Collected data entries:
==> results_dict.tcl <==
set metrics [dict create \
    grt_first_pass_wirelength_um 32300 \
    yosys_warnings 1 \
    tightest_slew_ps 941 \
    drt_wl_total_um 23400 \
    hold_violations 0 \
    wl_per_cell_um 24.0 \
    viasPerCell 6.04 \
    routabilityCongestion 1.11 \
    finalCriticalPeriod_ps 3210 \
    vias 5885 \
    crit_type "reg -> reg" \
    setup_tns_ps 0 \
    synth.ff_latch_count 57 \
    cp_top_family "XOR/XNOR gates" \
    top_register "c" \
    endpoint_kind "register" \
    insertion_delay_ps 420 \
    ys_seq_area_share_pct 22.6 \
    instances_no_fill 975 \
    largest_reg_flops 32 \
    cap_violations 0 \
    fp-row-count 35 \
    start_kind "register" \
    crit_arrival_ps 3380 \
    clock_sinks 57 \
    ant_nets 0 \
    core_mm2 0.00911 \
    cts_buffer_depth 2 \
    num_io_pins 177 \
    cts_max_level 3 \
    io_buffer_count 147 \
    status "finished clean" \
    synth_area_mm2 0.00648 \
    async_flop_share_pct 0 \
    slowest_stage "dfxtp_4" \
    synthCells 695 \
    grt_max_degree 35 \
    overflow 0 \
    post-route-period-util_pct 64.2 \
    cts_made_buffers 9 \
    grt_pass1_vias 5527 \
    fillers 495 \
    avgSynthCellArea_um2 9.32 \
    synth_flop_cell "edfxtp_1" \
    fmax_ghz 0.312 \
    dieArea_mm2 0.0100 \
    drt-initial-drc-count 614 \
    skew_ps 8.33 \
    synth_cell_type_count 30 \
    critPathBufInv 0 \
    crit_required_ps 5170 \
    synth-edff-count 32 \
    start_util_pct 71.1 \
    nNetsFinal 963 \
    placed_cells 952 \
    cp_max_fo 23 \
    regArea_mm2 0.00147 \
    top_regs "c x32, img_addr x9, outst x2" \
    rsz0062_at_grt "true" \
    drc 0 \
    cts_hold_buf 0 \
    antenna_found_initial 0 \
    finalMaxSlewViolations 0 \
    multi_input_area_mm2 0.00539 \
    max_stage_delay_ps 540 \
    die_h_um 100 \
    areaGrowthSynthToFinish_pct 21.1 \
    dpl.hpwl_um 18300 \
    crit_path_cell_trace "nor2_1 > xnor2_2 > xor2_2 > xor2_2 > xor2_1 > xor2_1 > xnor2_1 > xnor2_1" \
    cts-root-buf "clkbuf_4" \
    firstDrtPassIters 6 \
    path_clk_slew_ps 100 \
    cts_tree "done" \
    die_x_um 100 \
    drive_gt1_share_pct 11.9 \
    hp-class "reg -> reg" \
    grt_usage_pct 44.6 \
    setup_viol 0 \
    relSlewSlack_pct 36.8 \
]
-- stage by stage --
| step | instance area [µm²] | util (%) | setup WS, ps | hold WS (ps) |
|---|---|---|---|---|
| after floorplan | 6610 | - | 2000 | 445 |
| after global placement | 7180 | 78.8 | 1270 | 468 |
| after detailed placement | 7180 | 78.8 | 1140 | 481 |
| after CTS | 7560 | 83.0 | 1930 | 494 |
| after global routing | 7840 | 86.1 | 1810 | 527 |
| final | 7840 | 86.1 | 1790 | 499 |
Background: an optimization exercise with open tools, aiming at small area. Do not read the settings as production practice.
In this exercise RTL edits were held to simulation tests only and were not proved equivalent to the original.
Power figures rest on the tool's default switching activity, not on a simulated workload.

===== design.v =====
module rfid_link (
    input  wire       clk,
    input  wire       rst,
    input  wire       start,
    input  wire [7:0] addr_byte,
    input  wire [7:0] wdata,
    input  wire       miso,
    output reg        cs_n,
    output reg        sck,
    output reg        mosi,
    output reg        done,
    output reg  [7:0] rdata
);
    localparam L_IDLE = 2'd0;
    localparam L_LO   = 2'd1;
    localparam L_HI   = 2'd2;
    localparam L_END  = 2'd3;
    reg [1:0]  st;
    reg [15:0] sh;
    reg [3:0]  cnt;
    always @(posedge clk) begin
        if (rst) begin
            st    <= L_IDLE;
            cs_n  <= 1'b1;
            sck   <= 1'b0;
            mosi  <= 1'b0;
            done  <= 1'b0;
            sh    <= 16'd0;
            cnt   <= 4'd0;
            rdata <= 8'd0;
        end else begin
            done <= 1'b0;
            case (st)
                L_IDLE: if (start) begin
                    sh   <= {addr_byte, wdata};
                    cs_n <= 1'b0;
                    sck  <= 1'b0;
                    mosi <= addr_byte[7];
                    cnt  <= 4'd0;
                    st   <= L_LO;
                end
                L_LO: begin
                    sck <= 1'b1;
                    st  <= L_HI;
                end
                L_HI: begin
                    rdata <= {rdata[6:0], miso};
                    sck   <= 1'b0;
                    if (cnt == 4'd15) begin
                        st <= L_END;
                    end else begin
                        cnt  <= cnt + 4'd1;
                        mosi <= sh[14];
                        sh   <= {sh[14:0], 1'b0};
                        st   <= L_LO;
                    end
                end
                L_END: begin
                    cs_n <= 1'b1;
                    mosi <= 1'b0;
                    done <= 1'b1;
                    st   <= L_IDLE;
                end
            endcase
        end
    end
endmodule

§ WHAT IS NEEDED: Without changing anything, repeat every record above.

§ RESULT OF THE EXERCISE:
==> results_dict.tcl <==
set metrics [dict create \
    grt_first_pass_wirelength_um 32300 \
    yosys_warnings 1 \
    tightest_slew_ps 941 \
    drt_wl_total_um 23400 \
    hold_violations 0 \
    wl_per_cell_um 24.0 \
    viasPerCell 6.04 \
    routabilityCongestion 1.11 \
    finalCriticalPeriod_ps 3210 \
    vias 5885 \
    crit_type "reg -> reg" \
    setup_tns_ps 0 \
    synth.ff_latch_count 57 \
    cp_top_family "XOR/XNOR gates" \
    top_register "c" \
    endpoint_kind "register" \
    insertion_delay_ps 420 \
    ys_seq_area_share_pct 22.6 \
    instances_no_fill 975 \
    largest_reg_flops 32 \
    cap_violations 0 \
    fp-row-count 35 \
    start_kind "register" \
    crit_arrival_ps 3380 \
    clock_sinks 57 \
    ant_nets 0 \
    core_mm2 0.00911 \
    cts_buffer_depth 2 \
    num_io_pins 177 \
    cts_max_level 3 \
    io_buffer_count 147 \
    status "finished clean" \
    synth_area_mm2 0.00648 \
    async_flop_share_pct 0 \
    slowest_stage "dfxtp_4" \
    synthCells 695 \
    grt_max_degree 35 \
    overflow 0 \
    post-route-period-util_pct 64.2 \
    cts_made_buffers 9 \
    grt_pass1_vias 5527 \
    fillers 495 \
    avgSynthCellArea_um2 9.32 \
    synth_flop_cell "edfxtp_1" \
    fmax_ghz 0.312 \
    dieArea_mm2 0.0100 \
    drt-initial-drc-count 614 \
    skew_ps 8.33 \
    synth_cell_type_count 30 \
    critPathBufInv 0 \
    crit_required_ps 5170 \
    synth-edff-count 32 \
    start_util_pct 71.1 \
    nNetsFinal 963 \
    placed_cells 952 \
    cp_max_fo 23 \
    regArea_mm2 0.00147 \
    top_regs "c x32, img_addr x9, outst x2" \
    rsz0062_at_grt "true" \
    drc 0 \
    cts_hold_buf 0 \
    antenna_found_initial 0 \
    finalMaxSlewViolations 0 \
    multi_input_area_mm2 0.00539 \
    max_stage_delay_ps 540 \
    die_h_um 100 \
    areaGrowthSynthToFinish_pct 21.1 \
    dpl.hpwl_um 18300 \
    crit_path_cell_trace "nor2_1 > xnor2_2 > xor2_2 > xor2_2 > xor2_1 > xor2_1 > xnor2_1 > xnor2_1" \
    cts-root-buf "clkbuf_4" \
    firstDrtPassIters 6 \
    path_clk_slew_ps 100 \
    cts_tree "done" \
    die_x_um 100 \
    drive_gt1_share_pct 11.9 \
    hp-class "reg -> reg" \
    grt_usage_pct 44.6 \
    setup_viol 0 \
    relSlewSlack_pct 36.8 \
]
-- stage by stage --
| step | instance area [µm²] | util (%) | setup WS, ps | hold WS (ps) |
|---|---|---|---|---|
| after floorplan | 6610 | - | 2000 | 445 |
| after global placement | 7180 | 78.8 | 1270 | 468 |
| after detailed placement | 7180 | 78.8 | 1140 | 481 |
| after CTS | 7560 | 83.0 | 1930 | 494 |
| after global routing | 7840 | 86.1 | 1810 | 527 |
| final | 7840 | 86.1 | 1790 | 499 |
Background: an optimization exercise with open tools, aiming at small area. Do not read the settings as production practice.
In this exercise RTL edits were held to simulation tests only and were not proved equivalent to the original.
Power figures rest on the tool's default switching activity, not on a simulated workload.

===== design.v =====
module rfid_link (
    input  wire       clk,
    input  wire       rst,
    input  wire       start,
    input  wire [7:0] addr_byte,
    input  wire [7:0] wdata,
    input  wire       miso,
    output reg        cs_n,
    output reg        sck,
    output reg        mosi,
    output reg        done,
    output reg  [7:0] rdata
);
    localparam L_IDLE = 2'd0;
    localparam L_LO   = 2'd1;
    localparam L_HI   = 2'd2;
    localparam L_END  = 2'd3;
    reg [1:0]  st;
    reg [15:0] sh;
    reg [3:0]  cnt;
    always @(posedge clk) begin
        if (rst) begin
            st    <= L_IDLE;
            cs_n  <= 1'b1;
            sck   <= 1'b0;
            mosi  <= 1'b0;
            done  <= 1'b0;
            sh    <= 16'd0;
            cnt   <= 4'd0;
            rdata <= 8'd0;
        end else begin
            done <= 1'b0;
            case (st)
                L_IDLE: if (start) begin
                    sh   <= {addr_byte, wdata};
                    cs_n <= 1'b0;
                    sck  <= 1'b0;
                    mosi <= addr_byte[7];
                    cnt  <= 4'd0;
                    st   <= L_LO;
                end
                L_LO: begin
                    sck <= 1'b1;
                    st  <= L_HI;
                end
                L_HI: begin
                    rdata <= {rdata[6:0], miso};
                    sck   <= 1'b0;
                    if (cnt == 4'd15) begin
                        st <= L_END;
                    end else begin
                        cnt  <= cnt + 4'd1;
                        mosi <= sh[14];
                        sh   <= {sh[14:0], 1'b0};
                        st   <= L_LO;
                    end
                end
                L_END: begin
                    cs_n <= 1'b1;
                    mosi <= 1'b0;
                    done <= 1'b1;
                    st   <= L_IDLE;
                end
            endcase
        end
    end
endmodule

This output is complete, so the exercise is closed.